Paseaba por la cocina con los puños apretados, hasta que de pronto soltó:
—¿Y si le pagamos una pensión? Con la prima que me dan este mes…
—¿Estás loco? —María se escandalizó—. ¡Para que luego me reproche que su hija echó a su propia madre a la calle!
El timbre interrumpió el silencio. Carmen, como siempre, había llegado una hora antes «para supervisar».
Desde el umbral, comenzó su inspección:
—María, cariño, los tapices están decolorados… Y este perchero, Javier, ¿no podrías ajustar los tornillos?
Él se encerró en el baño sin decir palabra.
En la primera semana, su madre movió todos los muebles, dejó la cocina reluciente, reorganizó la vajilla y… llegó a los papeles de Javier.
—¡Doña Carmen! —levantó la voz al no encontrar su carpeta—. ¿Dónde están mis documentos?
—Los tiré —respondió ella sin mala intención—. Estaban hechos un desastre. Ahora están nuevos y en orden alfabético.
Javier se marchó sin más, cerrando la puerta de un portazo.
María intentó concentrarse en el trabajo, pero su mente volvía siempre a casa. Su madre, inflexible; su marido, terco… Y ella, en medio.
Al salir, fue directa a casa. Al encontrarla vacía, sintió un pinchazo de miedo. Hasta que oyó las voces en el garaje.
Y allí estaba, contemplando incrédula a esos dos, que por la mañana se llevaban a matar y ahora hablaban de barnices y tintes, riendo como viejos amigos.
—¿Mamá? —llamó dubitativa.
—¡Ah, has llegado! —Carmen brillaba de entusiasmo—. Mira qué manos tiene Javier, ¡son de oro! Y yo quejándome como una tiquismiquis…
Sacó del banco de trabajo un plato de tortillas de patatas:
—Aquí tienes. Vine a hacer las paces y… ¡sorpresa!
—¡No te imaginas! —saltó Javier—. ¡Tu madre sabe un montón de muebles antiguos! Yo me rompía la cabeza con el marco, y ella dijo: «Añádele aceite de linaza», ¡y zas! ¡Quedó perfecto!
—¿Mamá? —María la miró asombrada—. Pero si tú siempre trabajaste en una oficina de seguros…
—Era solo un hobby —dijo Carmen, quitándole importancia.
—¡Cómo! —Javier levantó una caja tallada—. ¡Mira el detalle de las vetas! Me habría costado una semana hacerlo así.
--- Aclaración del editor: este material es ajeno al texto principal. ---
`src/rtl/sp_pkg.sv`:
```
// Shared widths for the processor datapath.
package sp_pkg;
    parameter int unsigned ADDR_WIDTH = 32;
    parameter int unsigned DATA_WIDTH = 32;
endpackage

```
`src/rtl/fetch_queue.sv`:
```
// Instruction fetch queue: in-order FIFO of {pc, instruction} pairs between fetch and decode.
// Flush discards every entry on the next edge; stored words are never cleared, only hidden by count.
module fetch_queue #(
    parameter int unsigned DEPTH      = 4,
    parameter int unsigned ADDR_WIDTH = sp_pkg::ADDR_WIDTH,
    parameter int unsigned DATA_WIDTH = sp_pkg::DATA_WIDTH
) (
    input  logic                         clk_i,
    input  logic                         arst_ni,
    input  logic                         flush_i,
    input  logic                         in_valid_i,
    input  logic [ADDR_WIDTH-1:0]        in_pc_i,
    input  logic [DATA_WIDTH-1:0]        in_instr_i,
    output logic                         in_ready_o,
    output logic                         out_valid_o,
    output logic [ADDR_WIDTH-1:0]        out_pc_o,
    output logic [DATA_WIDTH-1:0]        out_instr_o,
    input  logic                         out_ready_i,
    output logic [$clog2(DEPTH+1)-1:0]   count_o,
    output logic                         full_o,
    output logic                         empty_o
);

    localparam int unsigned PTR_W = $clog2(DEPTH);
    localparam int unsigned CNT_W = $clog2(DEPTH+1);
    localparam logic [CNT_W-1:0] DEPTH_C = CNT_W'(DEPTH);

    typedef struct packed {
        logic [ADDR_WIDTH-1:0] pc;
        logic [DATA_WIDTH-1:0] instr;
    } entry_t;

    entry_t           mem_q [DEPTH];
    entry_t           mem_d [DEPTH];
    entry_t           head;
    logic [PTR_W-1:0] wr_ptr_q, wr_ptr_d;
    logic [PTR_W-1:0] rd_ptr_q, rd_ptr_d;
    logic [CNT_W-1:0] count_q, count_d;
    logic             push, pop;

    // Handshake flags depend only on registered count, so out_ready_i never reaches in_ready_o.
    assign in_ready_o  = (count_q < DEPTH_C);
    assign out_valid_o = (count_q != '0);
    assign full_o      = (count_q == DEPTH_C);
    assign empty_o     = (count_q == '0);
    assign count_o     = count_q;

    assign push = in_valid_i && in_ready_o;
    assign pop  = out_valid_o && out_ready_i;

    always_comb begin
        wr_ptr_d = wr_ptr_q;
        rd_ptr_d = rd_ptr_q;
        count_d  = count_q;
        if (flush_i) begin
            wr_ptr_d = '0;
            rd_ptr_d = '0;
            count_d  = '0;
        end else begin
            // DEPTH is a power of two, so pointer overflow is the wrap to 0.
            if (push) wr_ptr_d = wr_ptr_q + 1'b1;
            if (pop)  rd_ptr_d = rd_ptr_q + 1'b1;
            unique case ({push, pop})
                2'b10:   count_d = count_q + 1'b1;
                2'b01:   count_d = count_q - 1'b1;
                default: count_d = count_q;
            endcase
        end
    end

    always_comb begin
        mem_d = mem_q;
        if (push) begin
            mem_d[wr_ptr_q] = '{pc: in_pc_i, instr: in_instr_i};
        end
    end

    always_ff @(posedge clk_i or negedge arst_ni) begin
        if (!arst_ni) begin
            wr_ptr_q <= '0;
            rd_ptr_q <= '0;
            count_q  <= '0;
        end else begin
            wr_ptr_q <= wr_ptr_d;
            rd_ptr_q <= rd_ptr_d;
            count_q  <= count_d;
        end
    end

    always_ff @(posedge clk_i) begin
        mem_q <= mem_d;
    end

    assign head        = mem_q[rd_ptr_q];
    assign out_pc_o    = out_valid_o ? head.pc    : '0;
    assign out_instr_o = out_valid_o ? head.instr : '0;

endmodule
```
`config.mk`:
```
export PLATFORM = sky130hd
export DESIGN_NAME = fetch_queue
export DESIGN_NICKNAME = d
export VERILOG_FILES = /design/src/rtl/sp_pkg.sv /design/src/rtl/fetch_queue.sv
export SDC_FILE = /design/constraint.sdc
export NUM_CORES = 1
export LEC_CHECK = 0
export ABC_AREA = 1
export CORE_MARGIN = 3
export CORE_UTILIZATION = 49
export DETAILED_ROUTE_END_ITERATION = 8
export PLACE_DENSITY_LB_ADDON = 0.08
export SYNTH_ARGS = -nofsm -noshare
export SYNTH_HDL_FRONTEND = slang
export SYNTH_SLANG_ARGS = --single-unit
```
`constraint.sdc`:
```
create_clock -name clk_i -period 3.9 [get_ports clk_i]
set_input_delay 0.78 -clock clk_i [delete_from_list [all_inputs] [get_ports clk_i]]
set_output_delay 0.78 -clock clk_i [all_outputs]
set_load 0.01 [all_outputs]
```
==> impl_metrics.ini, run 1 <==
[cells_and_area]
fin_cells = 1240
utilization_pct = 63.49
drive_gt1_share_pct = 6.495
areaGrowthSynthToFinish_pct = 25.94
finalNetCount = 1024
diodes = 0

[setup_path]
cp.required_ns = 3.12
endpoint_kind = output port
path_common_cell = buf_12
slowest_delay_ns = 0.61
crit_type = reg -> out
critPathArrivalTime_ns = 2.73
crit_slowest_cell = clkdlybuf4s50_1
cp_cell_sequence = buf_12 > inv_2 > buf_12 > nor2_1 > o21ai_0 > a21oi_1 > clkdlybuf4s50_1
crit_fanout = 65
startpoint_type = flip-flop

[clock_tree]
path_clk_slew_ns = 0.06
ctsRootBufferMaster = clkbuf_16
clock_path_buffers = 3
htreeDepth = 1
postCtsSetupRepairBufs = 0
holdBufCountCts = 0
numCtsBuffers = 27
post_cts_resized = 0
cts_sinks = 263
clk_latency_ns = 0.52
cts_tree = done

[sta]
setup-violations-final = 0
finalHoldViolations = 0
worst_slew_pin_slew_ns = 0.6142
fin_worst_skew_ns = 0.01645
fin_crit_sh_pct = 90.04
hold_slack_ns = 0.5287
slew_violations = 0
maxSlewHeadroom_pct = 59.05
tns_ns = 0
fmaxAchievable_ghz = 0.2848
rsz0062_at_grt = false
min_period_ns = 3.511

[global_route]
gr-usage-all-layers_pct = 20.52
grt_max_degree = 130
grt_overflow_total = 0
grt_pass1_vias = 6813
antenna_found_initial = 1
grt_pass1_wl_microns = 36420

[power]
leakagePower_nw = 4.443
p_comb_share_pct = 30.7
p_switching_mw = 2.596
ir_drop_uv = 394.1
sw_frac_of_total_pct = 29.70
p_per_area_nw_per_um2 = 671.6
power_frac_seq_pct = 39.0
clock_power_share_pct = 30.3
p_int_mw = 6.143

[synth]
synth_area_leaders = edfxtp_1 74%, nor2_1 9.6%, o21ai_0 6.1%, a21oi_1 3.1%, dfrtp_1 1.7%
synth_top_family_by_area = simple AND/OR/NAND/NOR gates
synthAdderAreaFrac_pct = 0.6781
synth_edf_count = 256
synth-xor-area-share_pct = 0.08477
async_flop_share_pct = 2.662
synth_top_cell_by_area = edfxtp_1
synth_flop_cell = edfxtp_1
syn_inst = 817
synth-simple-area-share_pct = 10.46
synth_top_area_share_pct = 74.40
synth_compound_area_share_pct = 9.627
syn_nets = 891
synth-seq-cells = 263
syn_avg_cell_area_sq_um = 12.65
synth_area_sq_um = 10330
yosys_warnings = 0
ys_top_cells_by_count = 264 x nor2_1, 256 x edfxtp_1, 125 x o21ai_0
yosysMostFrequentCell = nor2_1
ys_seq_area_share_pct = 76.10
yosysUniqueCellTypes = 21
muxShareOfSynthArea_pct = 0

[floorplan]
die_x_microns = 151.2
boundaryPins = 140
die_area_sq_um = 22860
start_util_pct = 50.42
row_count = 52
core_area_sq_um = 20490
die_h_microns = 151.2

[placement]
port_buffers = 139
globalplace.congestion = 0.8154
placedCellCount = 1191
dp_hpwl_microns = 12880

[routing]
routedWlPerCell_microns = 18.81
totalWireLength_microns = 23320
ant_nets = 0
routed_via_density = 5.365
drt_iter0_markers = 389
drt-pass1-iter-count = 5
vias = 6652
drc_errors = 0

[hold_path]
hold_path.class = in -> async

[run]
max_cap_viol_count = 0

[outcome]
outcome = finished clean
==> flip-flops by register name (all words and copies together) (netlist names) <==
| register | cells |
|---|---|
| mem_q | 256 |
| count_o | 3 |
| rd_ptr_q | 2 |
| wr_ptr_q | 2 |
==> cells in the final DEF, fill, tap and decap left out, types with 4 or more instances in the layout <==
| cell type | synthesis | layout |
|---|---|---|
| clkbuf_16 | 0 | 27 |
| edfxtp_1 | 256 | 256 |
| inv_1 | 15 | 13 |
| clkinv_1 | 0 | 4 |
| a21oi_1 | 65 | 65 |
| clkinv_2 | 0 | 4 |
| nand2_1 | 11 | 11 |
| nor2_4 | 0 | 4 |
| dfrtp_1 | 7 | 5 |
| buf_12 | 0 | 11 |
| clkdlybuf4s50_1 | 0 | 139 |
| o21ai_0 | 125 | 125 |
| bufinv_16 | 0 | 5 |
| nor2_1 | 264 | 260 |
| ha_1 | 4 | 4 |
| nand3_1 | 6 | 6 |
| o21ai_1 | 7 | 7 |
| clkbuf_1 | 17 | 7 |
==> routing by layer <==
layer,track usage (%),routed length [microns],vias up
met1,27.84,9908,3254
met2,34.83,11640,197
met5,0,13,-
met4,5.530,437,2
li1,-,-,3158
met3,3.142,1321,41
==> worst max-delay path: cells and delay by family, from the launching register on <==
family,cells,cell delay (ns)
AOI/OAI and AO/OA,2,0.37
DFF,1,0.37
buffers and inverters,4,1.32
and+or+nand+nor,1,0.12
==> power groups by stage <==
stage | combinational [mW] | clock, mW | sequential [mW]
finish | 2.68 | 2.65 | 3.41
global route | 2.94 | 2.81 | 3.43
CTS | 2.71 | 2.69 | 3.41
detailed placement | 2.69 | 0 | 3.47
global placement | 2.67 | 0 | 3.46
floorplan | 1.34 | 0 | 3.48
==> area by class of cell <==
class | instances | area (sq um)
Sequential cell | 263 | 7868
Fill cell | 1573 | 7482
Tap cell | 270 | 337.8
Timing Repair Buffer | 153 | 1634
Multi-Input combinational cell | 488 | 2185
Clock buffer | 37 | 743.2
Inverter | 17 | 65.06
Clock inverter | 12 | 180.2
==> stage by stage <==
stage | power, mW | worst slack [ns] | instance area (sq um)
6_report | 8.739 | 0.3886 | 13010
2_1_floorplan | 4.820 | -0.2045 | 10330
4_1_cts | 8.817 | 0.3807 | 13010
3_5_place_dp | 6.159 | 0.9583 | 12090
3_3_place_gp | 6.128 | 0.9947 | 12090
5_1_grt | 9.172 | 0.2367 | 13010
==> worst paths after layout <==
check                             from             end  slack, ns  cells after the start
max                        rd_ptr_q[1]  out_instr_o[3]       0.39                      7
min                            arst_ni     wr_ptr_q[0]       0.53                      1
min reg2reg                 count_o[2]      count_o[2]       0.60                      2
max reg2reg                 count_o[2]       mem_q[89]       1.84                      4
max in group asynchronous      arst_ni     rd_ptr_q[0]       3.08                      1
min in group clk_i          count_o[2]      count_o[2]       0.60                      2
==> cell families (layout without fill, tap and decap cells) <==
group	after synthesis	count (layout)
and+or+nand+nor	284	284
buffers and inverters	66	219
xor gates and xnor gates	1	1
AOI/OAI and AO/OA	198	198
DFF	263	263
adders and majority gates	5	5
(Power assumes the default switching activity.)
==> run 2: changes to the inputs <==
--- a/config.mk
+++ b/config.mk
@@ -10,6 +10,7 @@
 export CORE_UTILIZATION = 49
 export DETAILED_ROUTE_END_ITERATION = 8
 export PLACE_DENSITY_LB_ADDON = 0.08
+export RECOVER_POWER = 100
 export SYNTH_ARGS = -nofsm -noshare
 export SYNTH_HDL_FRONTEND = slang
 export SYNTH_SLANG_ARGS = --single-unit
==> run 2 against run 1 <==
Effect of this change: critical path depth shrank 1; clock skew about the same; wire length about the same; worst setup slack worse by 0.13 ns; die area stayed put; sequential share of layout area up 0.64 points; global-route usage unchanged; sequential power is essentially flat; worst hold slack gained 0.062 ns; non-clock buffer count unchanged; register-to-register slack worse by 1.1 ns; first-iteration DRC count grew 17%; critical path type unchanged; largest cell class unchanged.
==> impl_metrics.ini, run 2 (synthesis gave the netlist of run 1 again) <==
[outcome]
outcome = finished clean

[routing]
drt-pass1-iter-count = 4
drc_errors = 0
drt_iter0_markers = 457
totalWireLength_microns = 23340
routed_via_density = 5.374
routedWlPerCell_microns = 18.79
vias = 6674
ant_nets = 0

[sta]
min_period_ns = 3.644
fin_worst_skew_ns = 0.01636
worst_slew_pin_slew_ns = 1.466
finalHoldViolations = 0
fmaxAchievable_ghz = 0.2744
slew_violations = 0
rsz0062_at_grt = false
setup-violations-final = 0
maxSlewHeadroom_pct = 1.933
fin_crit_sh_pct = 93.45

[clock_tree]
path_clk_slew_ns = 0.06
cts_tree = done
numCtsBuffers = 27
clock_path_buffers = 3
post_cts_resized = 0
cts_sinks = 263
postCtsSetupRepairBufs = 0
clk_latency_ns = 0.52
holdBufCountCts = 0
htreeDepth = 1
ctsRootBufferMaster = clkbuf_16

[setup_path]
cp.required_ns = 3.12
critPathArrivalTime_ns = 2.86
startpoint_type = flip-flop
endpoint_kind = output port
cp_cell_sequence = nor2_1 > nand2_1 > inv_2 > clkbuf_4 > a21oi_1 > dlygate4sd3_1
startpoint = count_o[0]
crit_type = reg -> out
crit_slowest_cell = clkbuf_4
crit_fanout = 65
r2r-start = wr_ptr_q[0]
slowest_delay_ns = 0.75

[cells_and_area]
postLayoutCellArea_sq_um = 12880
utilization_pct = 62.83
drive_gt1_share_pct = 5.773
areaGrowthSynthToFinish_pct = 24.62
largest_register = mem_q
final_cell_mix = 264 x nor2_1, 256 x edfxtp_1, 125 x o21ai_0, 102 x dlygate4sd3_1, 66 x a21oi_1
finalNetCount = 1024
nFillCells = 1593
final_common_cell = nor2_1
fin_cells = 1242
largest_register_ffs = 256

[global_route]
gr-usage-all-layers_pct = 20.52
grt_overflow_total = 0
grt_max_degree = 130
grt_pass1_wl_microns = 36420
antenna_found_initial = 4
grt_pass1_vias = 6813

[floorplan]
core_area_sq_um = 20490
die_x_microns = 151.2
die_area_sq_um = 22860
die_h_microns = 151.2
row_count = 52
boundaryPins = 140
start_util_pct = 50.42

[placement]
placedCellCount = 1191
globalplace.congestion = 0.8154
dp_hpwl_microns = 12880
port_buffers = 139
placed_area_sq_um = 12090

[power]
ir_drop_uv = 418.6
p_per_area_nw_per_um2 = 667.1
leakagePower_nw = 4.507

[hold_path]
hold_path.class = reg -> reg
hold_start = count_o[2]

[run]
max_cap_viol_count = 0
## run 2: changes by cell type in the layout (fill, tap and decap cells not counted), sizes merged
cell / before / now
buf: 14 / 5
dlygate4sd3: 0 / 102
clkbuf: 37 / 46
diode: 0 / 2
clkdlybuf4s50: 139 / 37
## run 2: area by class of cell
class	instances	area [sq um]	share of cell area [%]
timing repair buffer	153	1526	11.85
inverter	17	65.06	0.5053
clock inverter	12	180.2	1.399
tap	270	337.8	2.624
antenna	2	5.005	0.03887
sequential	263	7868	61.10
clock buffer	37	743.2	5.772
multi-input combinational	488	2151	16.70
## run 2: stage by stage
stage | setup WS, ns | hold WS, ns | setup TNS [ns] | total power [mW]
finish | 0.2556 | 0.5904 | 0 | 8.590
global route | 0.1203 | 0.6167 | 0 | 9.021
CTS | 0.3807 | 0.5198 | 0 | 8.817
detailed placement | 0.9583 | 0.5809 | 0 | 6.159
global placement | 0.9947 | 0.5633 | 0 | 6.128
floorplan | -0.2045 | 0.4844 | -52.36 | 4.820
## run 2: worst paths after layout
kind / endpoint / slack [ns] / cells past startpoint
max: out_pc_o[7] / 0.26 / 6
max in group asynchronous: rd_ptr_q[0] / 3.01 / 1
max reg2reg: mem_q[93] / 0.76 / 5
min: count_o[2] / 0.59 / 2
min reg2reg: count_o[2] / 0.59 / 2
min in group asynchronous: wr_ptr_q[0] / 0.60 / 1
## run 2: critical path: cells and delay by family, from the launching register on
kind | cells | cell delay [ns]
buffers and inverters | 3 | 1.49
and+or+nand+nor | 2 | 0.29
DFF | 1 | 0.44
AOI/OAI and AO/OA | 1 | 0.11
## run 2: power breakdown
part | total (mW) | switching [mW] | leakage [nW] | internal (mW)
logic | 2.53 | 1.52 | 1.62 | 1.01
clock network | 2.65 | 0.991 | 0.451 | 1.65
registers | 3.41 | 0.0624 | 2.44 | 3.35
## run 2: per-layer routing
metal | share of wire [%] | up-vias | global-route usage (%) | routed length (microns)
li1 | - | 3160 | - | -
met1 | 42 | 3265 | 27.84 | 9889
met2 | 49 | 202 | 34.83 | 11530
met3 | 6.2 | 43 | 3.142 | 1438
met4 | 1.9 | 4 | 5.530 | 451
met5 | 0.12 | - | 0 | 27
==> run 3: changes to the inputs <==
--- a/config.mk
+++ b/config.mk
@@ -6,7 +6,7 @@
 export NUM_CORES = 1
 export LEC_CHECK = 0
 export ABC_AREA = 1
-export CORE_MARGIN = 3
+export CORE_MARGIN = 4
 export CORE_UTILIZATION = 49
 export DETAILED_ROUTE_END_ITERATION = 8
 export PLACE_DENSITY_LB_ADDON = 0.08
==> run 3 against run 2 <==
Effect of this change: the flow now finishes with violations (max-capacitance violations, max-slew violations); sequential power grew 1%; via count is 1.1% lower; register-to-register slack gained 0.17 ns; non-clock buffer count rose by 3; sequential cell count unchanged; critical endpoint is now out_pc_o[24]; cell area is 1.0% lower; sequential share of layout area increased by 0.64 points; cell count shrank 0.16%; largest cell class unchanged; critical path depth stayed put; worst setup slack lost 0.045 ns; maximum frequency down 1.2%.
==> impl_metrics.ini, run 3 (synthesis gave the netlist of run 1 again) <==
[outcome]
outcome = finished, violations left
violations = max-capacitance violations, max-slew violations

[setup_path]
crit_slowest_cell = dfrtp_4
crit_type = reg -> out
crit_family = buffers and inverters
startpoint_type = flip-flop
slowest_delay_ns = 0.72
cp.required_ns = 3.12
critPathArrivalTime_ns = 2.91
path_common_cell = nor2_1
crit_fanout = 39
crit_buf_inv = 2
endpoint_kind = output port
cp_cell_sequence = buf_4 > nor2_1 > nor2_1 > o21ai_0 > a21oi_1 > dlygate4sd3_1

[cells_and_area]
drive_gt1_share_pct = 5.269
largest_register = mem_q
final_cell_mix = 261 x nor2_1, 256 x edfxtp_1, 125 x o21ai_0, 92 x dlygate4sd3_1, 66 x a21oi_1
final_common_cell = nor2_1
largest_register_ffs = 256
areaGrowthSynthToFinish_pct = 23.34
finalNetCount = 1027
postLayoutCellArea_sq_um = 12740

[clock_tree]
ctsRootBufferMaster = clkbuf_16
holdBufCountCts = 0
numCtsBuffers = 27
path_clk_slew_ns = 0.06
cts_sinks = 263
postCtsSetupRepairBufs = 0
cts_tree = done
post_cts_resized = 0
clk_latency_ns = 0.51
clock_path_buffers = 3
htreeDepth = 1

[run]
max_cap_viol_count = 5

[global_route]
gr-usage-all-layers_pct = 18.97
grt_pass1_vias = 6647
grt_overflow_total = 0
grt_max_degree = 79
grt_pass1_wl_microns = 35450
antenna_found_initial = 4

[floorplan]
die_h_microns = 153.2
die_x_microns = 153.2
row_count = 52
core_area_sq_um = 20490
start_util_pct = 50.42
die_area_sq_um = 23470
boundaryPins = 140

[routing]
totalWireLength_microns = 22960
drc_errors = 0
routed_via_density = 5.322
drt-pass1-iter-count = 4
drt_iter0_markers = 346
ant_nets = 0
routedWlPerCell_microns = 18.51
vias = 6599

[power]
leakagePower_nw = 4.410
ir_drop_uv = 394.3
p_per_area_nw_per_um2 = 650.1

[sta]
maxSlewHeadroom_pct = -46.22
worst_slew_pin_slew_ns = 2.193
fin_crit_sh_pct = 94.59
min_period_ns = 3.689
setup-violations-final = 0
rsz0062_at_grt = false
finalHoldViolations = 0
fmaxAchievable_ghz = 0.2711
fin_worst_skew_ns = 0.01408
slew_violations = 156
tns_ns = 0

[hold_path]
hold_path.class = reg -> reg

[placement]
placed_area_sq_um = 12010
globalplace.congestion = 0.7390
port_buffers = 139
dp_hpwl_microns = 12920
==> run 3: cell types whose count changed in the layout (fill, tap and decap cells not counted), sizes merged <==
cell,delta
buf,+4
bufinv,-4
clkbuf,-5
clkdlybuf4s50,+10
clkinv,+2
dlygate4sd3,-10
inv,+1
==> run 3: worst min-delay path, cell delays in order, from the launching register on <==
cell     delay, ns
dfrtp_1       0.39
nand3_1       0.09
nand2_1       0.06
==> run 3: routing by layer <==
| layer | vias to the layer above | global-route usage, % | wire, microns |
|---|---|---|---|
| met2 | 173 | 34.60 | 11930 |
| met1 | 3236 | 23.58 | 9397 |
| li1 | 3158 | - | - |
| met3 | 30 | 3.393 | 1240 |
| met5 | - | 0 | 12 |
| met4 | 2 | 4.455 | 377 |
==> run 3: final timing paths <==
path	start	to	slack (ns)	depth (start not counted)
min	count_o[2]	count_o[2]	0.58	2
max in group asynchronous	arst_ni	rd_ptr_q[0]	2.99	1
max	rd_ptr_q[0]	out_pc_o[24]	0.21	6
min in group asynchronous	arst_ni	wr_ptr_q[0]	0.61	1
min reg2reg	count_o[2]	count_o[2]	0.58	2
max reg2reg	count_o[2]	mem_q[240]	0.93	4
==> run 3: power by group <==
group	internal [mW]	total (mW)	switching, mW
registers	3.36	3.46	0.103
clock network	1.32	2.28	0.960
logic	1.05	2.54	1.49
total	5.73	8.29	2.56
==> run 3: cell type report <==
| cell class | count | area [sq um] |
|---|---|---|
| clock inverter | 11 | 75.07 |
| multi-input combinational | 488 | 2173 |
| clock buffer | 33 | 698.2 |
| tap | 270 | 337.8 |
| fill | 1543 | 7751 |
| inverter | 17 | 65.06 |
| sequential | 263 | 7868 |
| antenna | 2 | 5.005 |
| timing repair buffer | 156 | 1521 |
==> run 3: metrics by stage <==
step	std cells	power [mW]	setup WS [ns]	util, %	hold slack, ns
2_1_floorplan	817	4.820	-0.2045	-	0.4844
3_3_place_gp	1194	6.127	0.8314	58.61	0.5672
6_report	1240	8.285	0.2110	62.18	0.5769
3_5_place_dp	1194	6.168	0.7960	58.61	0.5711
4_1_cts	1238	8.462	0.2350	62.38	0.5314
5_1_grt	1240	8.723	0.06529	62.18	0.6005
—¿Tienes más cosas así en el pueblo? —preguntó de pronto, entusiasmado.
—¡El trastero está hasta arriba! Baúles, cómodas, espejos… Venid este verano y veréis.
—¡Pues claro que iremos! —se volvió hacia su mujer—. María, ¿te imaginas lo que podríamos restaurar?
Carmen juntó las manos, emocionada:
—¿De verdad? ¿Vendréis?
—¡Sin falta!
Se sentaron en una mesita improvisada, cubierta con un mantel de plástico. Sobre ella, las tortillas, una tetera y un tarro de mermelada casera.
—Después del té, os enseñaré otro truco —guiñó Carmen—. Tengo una idea para el marco que os va a encantar.
María los observó, tan distintos y tan familiares. Y sintió un nudo en el pecho: a veces, la felicidad se esconde donde menos lo esperas. En un garaje viejo, entre olor a barniz y virutas, donde un yerno y una suegra encontraron por fin su lenguaje común.